[Collected data]

────────────────────────────────────────

$ cat src/hdl/sts_pkg.sv
// Shared types, constants and helper functions for the s-expression token scanner.
// No dependencies; every other file of the scanner imports this package.
package sts_pkg;

  // Scan mode of the front end.
  typedef enum logic [1:0] {
    MODE_IDLE   = 2'd0,
    MODE_SYMBOL = 2'd1,
    MODE_NUMBER = 2'd2,
    MODE_STRING = 2'd3
  } scan_mode_t;

  // Token kind codes as they appear on the result channel.
  localparam logic [2:0] KIND_OPEN   = 3'd0;
  localparam logic [2:0] KIND_CLOSE  = 3'd1;
  localparam logic [2:0] KIND_SYMBOL = 3'd2;
  localparam logic [2:0] KIND_STRING = 3'd3;
  localparam logic [2:0] KIND_NUMBER = 3'd4;
  localparam logic [2:0] KIND_ERROR  = 3'd5;

  // Characters with a fixed role in the grammar.
  localparam logic [7:0] CHAR_OPEN    = 8'h28;
  localparam logic [7:0] CHAR_CLOSE   = 8'h29;
  localparam logic [7:0] CHAR_MINUS   = 8'h2D;
  localparam logic [7:0] CHAR_DOT     = 8'h2E;
  localparam logic [7:0] CHAR_NEWLINE = 8'h0A;
  localparam logic [7:0] CHAR_QUOTE   = 8'h22;
  localparam logic [7:0] CHAR_SPACE   = 8'h20;

  localparam logic [15:0] MAX16      = 16'hFFFF;
  localparam logic [31:0] MAX32      = 32'hFFFF_FFFF;
  localparam logic [3:0]  MAX_FRAC   = 4'd15;
  localparam logic [1:0]  DOTS_LIMIT = 2'd2;

  // One input request.
  typedef struct packed {
    logic [7:0] text_byte;
    logic       end_of_text;
  } in_item_t;

  // One result request.
  typedef struct packed {
    logic [2:0]  token_kind;
    logic [15:0] start_row;
    logic [15:0] start_col;
    logic [15:0] token_length;
    logic        negative_sign;
    logic [31:0] mantissa;
    logic [3:0]  fraction_digits;
    logic        last_of_run;
  } out_item_t;

  // All results caused by one input byte: one or two of them.
  typedef struct packed {
    logic      two;
    out_item_t first;
    out_item_t second;
  } res_group_t;

  // Saturating 16-bit increment.
  function automatic logic [15:0] inc16(input logic [15:0] x);
    inc16 = (x == MAX16) ? MAX16 : x + 16'd1;
  endfunction

  // Build a result with the run marker cleared.
  function automatic out_item_t make_item(input logic [2:0] kind, input logic [15:0] row,
                                          input logic [15:0] col, input logic [15:0] len,
                                          input logic neg, input logic [31:0] mant,
                                          input logic [3:0] frac);
    out_item_t item;
    item.token_kind      = kind;
    item.start_row       = row;
    item.start_col       = col;
    item.token_length    = len;
    item.negative_sign   = neg;
    item.mantissa        = mant;
    item.fraction_digits = frac;
    item.last_of_run     = 1'b0;
    make_item = item;
  endfunction

endpackage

────────────────────────────────────────

YOUR INSTRUCTIONS:
What do the lines above say from the one containing "localparam logic [2:0] KIND_SYMBOL = 3'd2;" down to the one containing "in the grammar."? Return them exactly, both end lines included, and only them.

EXERCISE RESULT:
  localparam logic [2:0] KIND_SYMBOL = 3'd2;
  localparam logic [2:0] KIND_STRING = 3'd3;
  localparam logic [2:0] KIND_NUMBER = 3'd4;
  localparam logic [2:0] KIND_ERROR  = 3'd5;

  // Characters with a fixed role in the grammar.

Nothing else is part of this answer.